Finally, this is my workaround, ugly hack as mentioned here:

(btw, i'm gentunian answering that post, a little bit of my own medicine)

input {
  http { port => 9443 }
}

filter {
  mutate { 
    convert => {  "sa_manual" => "string" }
  }

  # Now we are sure sa_manual does not exist if this condition is true
  if ![sa_manual] {
    mutate {
      add_field => { "sa_manual" => false }
    }
  }
  # at this stage, we are sure sa_manual exists in the pipeline
  mutate {
    convert => { "sa_manual" => "boolean" }
  }
}

output { stdout {} }


#4

You may find it easier to build examples using a generator input.

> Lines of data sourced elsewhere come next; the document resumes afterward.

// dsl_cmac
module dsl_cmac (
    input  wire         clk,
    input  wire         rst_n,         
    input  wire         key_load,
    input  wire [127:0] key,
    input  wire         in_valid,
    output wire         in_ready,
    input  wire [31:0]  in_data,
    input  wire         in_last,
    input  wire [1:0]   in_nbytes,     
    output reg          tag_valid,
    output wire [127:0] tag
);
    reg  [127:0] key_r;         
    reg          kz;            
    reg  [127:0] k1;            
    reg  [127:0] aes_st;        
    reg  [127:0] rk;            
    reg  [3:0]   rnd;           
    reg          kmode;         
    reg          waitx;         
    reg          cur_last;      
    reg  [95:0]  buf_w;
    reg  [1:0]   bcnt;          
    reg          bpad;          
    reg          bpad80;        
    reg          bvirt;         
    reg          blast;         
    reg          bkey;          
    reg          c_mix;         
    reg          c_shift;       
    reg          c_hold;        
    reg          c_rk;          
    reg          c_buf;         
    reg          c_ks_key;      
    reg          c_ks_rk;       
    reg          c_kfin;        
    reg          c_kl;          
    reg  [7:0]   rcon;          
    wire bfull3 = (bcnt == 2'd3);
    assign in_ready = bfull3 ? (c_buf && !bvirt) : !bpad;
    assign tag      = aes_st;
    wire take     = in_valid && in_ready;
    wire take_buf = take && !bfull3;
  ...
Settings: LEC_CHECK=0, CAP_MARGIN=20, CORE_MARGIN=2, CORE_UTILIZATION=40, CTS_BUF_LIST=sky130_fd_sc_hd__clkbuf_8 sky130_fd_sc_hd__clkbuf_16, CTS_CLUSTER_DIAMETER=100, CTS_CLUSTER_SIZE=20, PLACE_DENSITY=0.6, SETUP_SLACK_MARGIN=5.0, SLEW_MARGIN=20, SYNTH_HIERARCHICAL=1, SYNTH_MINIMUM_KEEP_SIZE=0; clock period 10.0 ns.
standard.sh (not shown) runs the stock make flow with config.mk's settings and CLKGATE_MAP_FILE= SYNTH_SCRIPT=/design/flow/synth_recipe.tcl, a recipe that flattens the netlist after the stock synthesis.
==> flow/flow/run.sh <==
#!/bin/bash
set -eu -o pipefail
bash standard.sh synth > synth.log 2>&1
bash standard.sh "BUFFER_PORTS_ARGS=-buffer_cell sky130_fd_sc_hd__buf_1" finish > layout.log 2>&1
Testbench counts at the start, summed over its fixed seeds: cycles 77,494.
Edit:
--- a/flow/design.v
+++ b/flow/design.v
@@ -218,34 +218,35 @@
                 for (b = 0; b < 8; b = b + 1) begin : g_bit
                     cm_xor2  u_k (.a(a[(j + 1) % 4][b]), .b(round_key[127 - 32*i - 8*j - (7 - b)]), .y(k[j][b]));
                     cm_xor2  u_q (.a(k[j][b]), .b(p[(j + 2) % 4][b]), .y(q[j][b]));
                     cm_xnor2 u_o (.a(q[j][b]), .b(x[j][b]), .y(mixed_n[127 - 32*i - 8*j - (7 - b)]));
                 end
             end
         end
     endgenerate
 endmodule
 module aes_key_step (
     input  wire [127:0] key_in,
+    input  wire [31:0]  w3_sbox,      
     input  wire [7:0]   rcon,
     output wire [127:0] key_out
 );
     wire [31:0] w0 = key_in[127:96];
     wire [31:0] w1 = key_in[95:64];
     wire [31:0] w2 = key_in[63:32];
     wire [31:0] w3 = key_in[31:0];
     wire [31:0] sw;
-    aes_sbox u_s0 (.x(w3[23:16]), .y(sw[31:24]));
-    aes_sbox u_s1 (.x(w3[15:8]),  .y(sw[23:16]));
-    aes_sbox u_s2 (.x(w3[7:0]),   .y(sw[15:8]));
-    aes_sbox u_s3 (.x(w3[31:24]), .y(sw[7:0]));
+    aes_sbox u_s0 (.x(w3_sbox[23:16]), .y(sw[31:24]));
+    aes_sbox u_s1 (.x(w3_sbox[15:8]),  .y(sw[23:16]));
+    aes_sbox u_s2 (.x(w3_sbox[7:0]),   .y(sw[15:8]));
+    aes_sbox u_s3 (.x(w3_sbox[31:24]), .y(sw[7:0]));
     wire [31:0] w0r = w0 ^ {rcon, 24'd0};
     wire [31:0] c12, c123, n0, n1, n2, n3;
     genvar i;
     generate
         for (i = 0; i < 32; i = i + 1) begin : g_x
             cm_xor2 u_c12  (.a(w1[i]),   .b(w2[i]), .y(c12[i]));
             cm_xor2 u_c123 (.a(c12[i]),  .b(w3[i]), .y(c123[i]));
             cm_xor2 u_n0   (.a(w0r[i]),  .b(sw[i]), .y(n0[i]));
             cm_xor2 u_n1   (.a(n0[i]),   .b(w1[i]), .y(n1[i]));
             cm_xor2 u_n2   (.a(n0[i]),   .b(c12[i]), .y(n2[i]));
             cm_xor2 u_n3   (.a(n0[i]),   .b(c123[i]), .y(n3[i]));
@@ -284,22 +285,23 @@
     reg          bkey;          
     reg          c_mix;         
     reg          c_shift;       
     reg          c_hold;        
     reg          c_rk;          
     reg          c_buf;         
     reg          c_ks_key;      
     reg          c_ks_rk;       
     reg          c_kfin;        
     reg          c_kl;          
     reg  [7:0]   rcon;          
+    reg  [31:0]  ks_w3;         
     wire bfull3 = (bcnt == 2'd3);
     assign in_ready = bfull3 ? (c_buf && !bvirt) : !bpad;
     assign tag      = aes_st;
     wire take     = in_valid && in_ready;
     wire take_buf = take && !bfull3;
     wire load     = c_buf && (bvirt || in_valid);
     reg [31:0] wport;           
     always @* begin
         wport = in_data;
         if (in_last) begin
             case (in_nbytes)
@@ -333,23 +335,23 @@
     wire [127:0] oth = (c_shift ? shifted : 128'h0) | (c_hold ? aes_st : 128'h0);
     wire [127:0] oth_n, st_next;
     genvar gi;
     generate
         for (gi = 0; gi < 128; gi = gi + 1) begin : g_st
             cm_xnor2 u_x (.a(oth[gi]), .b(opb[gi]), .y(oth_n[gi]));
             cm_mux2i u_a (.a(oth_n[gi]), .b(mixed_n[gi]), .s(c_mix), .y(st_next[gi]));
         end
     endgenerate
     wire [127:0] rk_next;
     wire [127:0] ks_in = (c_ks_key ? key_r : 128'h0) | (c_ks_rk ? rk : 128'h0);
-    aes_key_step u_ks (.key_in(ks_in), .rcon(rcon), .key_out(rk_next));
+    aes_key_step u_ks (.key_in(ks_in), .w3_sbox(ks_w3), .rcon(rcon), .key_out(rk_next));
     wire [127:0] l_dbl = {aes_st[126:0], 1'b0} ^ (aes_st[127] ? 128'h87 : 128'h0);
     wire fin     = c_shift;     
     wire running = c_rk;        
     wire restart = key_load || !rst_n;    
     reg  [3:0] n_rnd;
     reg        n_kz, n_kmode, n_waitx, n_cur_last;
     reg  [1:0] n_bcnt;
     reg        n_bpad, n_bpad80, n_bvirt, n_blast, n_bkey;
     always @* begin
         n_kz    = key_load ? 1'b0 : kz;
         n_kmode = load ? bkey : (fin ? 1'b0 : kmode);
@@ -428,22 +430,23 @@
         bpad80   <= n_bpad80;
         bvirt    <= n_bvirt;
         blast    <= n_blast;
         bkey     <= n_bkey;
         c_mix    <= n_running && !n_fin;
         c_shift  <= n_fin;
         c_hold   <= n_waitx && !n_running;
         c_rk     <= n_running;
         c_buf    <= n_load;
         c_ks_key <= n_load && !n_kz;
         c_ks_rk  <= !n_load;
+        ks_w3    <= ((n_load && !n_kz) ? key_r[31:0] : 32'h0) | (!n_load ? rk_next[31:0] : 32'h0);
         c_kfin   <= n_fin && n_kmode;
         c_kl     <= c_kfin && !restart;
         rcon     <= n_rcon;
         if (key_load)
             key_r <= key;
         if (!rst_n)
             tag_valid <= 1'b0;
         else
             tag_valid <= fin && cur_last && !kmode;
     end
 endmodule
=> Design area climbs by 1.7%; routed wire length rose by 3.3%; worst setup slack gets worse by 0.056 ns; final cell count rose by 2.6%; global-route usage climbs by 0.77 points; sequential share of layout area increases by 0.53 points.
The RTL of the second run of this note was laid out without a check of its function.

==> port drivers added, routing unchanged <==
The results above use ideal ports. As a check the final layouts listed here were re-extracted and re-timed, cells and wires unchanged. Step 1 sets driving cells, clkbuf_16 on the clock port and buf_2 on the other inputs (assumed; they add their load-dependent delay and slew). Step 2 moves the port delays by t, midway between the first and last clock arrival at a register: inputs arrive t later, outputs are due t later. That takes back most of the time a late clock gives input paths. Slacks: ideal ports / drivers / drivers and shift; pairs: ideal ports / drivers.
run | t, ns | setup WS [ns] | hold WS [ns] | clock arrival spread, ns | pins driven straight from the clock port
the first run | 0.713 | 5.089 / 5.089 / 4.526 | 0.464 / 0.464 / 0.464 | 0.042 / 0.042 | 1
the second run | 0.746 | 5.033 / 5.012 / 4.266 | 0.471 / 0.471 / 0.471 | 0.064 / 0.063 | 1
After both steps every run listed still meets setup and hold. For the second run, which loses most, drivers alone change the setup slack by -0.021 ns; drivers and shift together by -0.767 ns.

input { generator { count => 1 message => '{ "foo" : false }' } }

It looks to me like the latest code has this fixed. Until November convert_boolean did

return false if value.empty? || value =~ FALSE_REGEX

which would produce exactly that exception. But now it does

return false if value.to_s.empty? || value.to_s =~ FALSE_REGEX

The commit is "Adding ability to directly convert from integer and float to boolean".

I don't understand the steps between committing a change and it getting into a release, so I don't know when this hits a release.


(Sebastian Treu) #5

Thanks for the info! I'm using docker images so I think this will have to wait.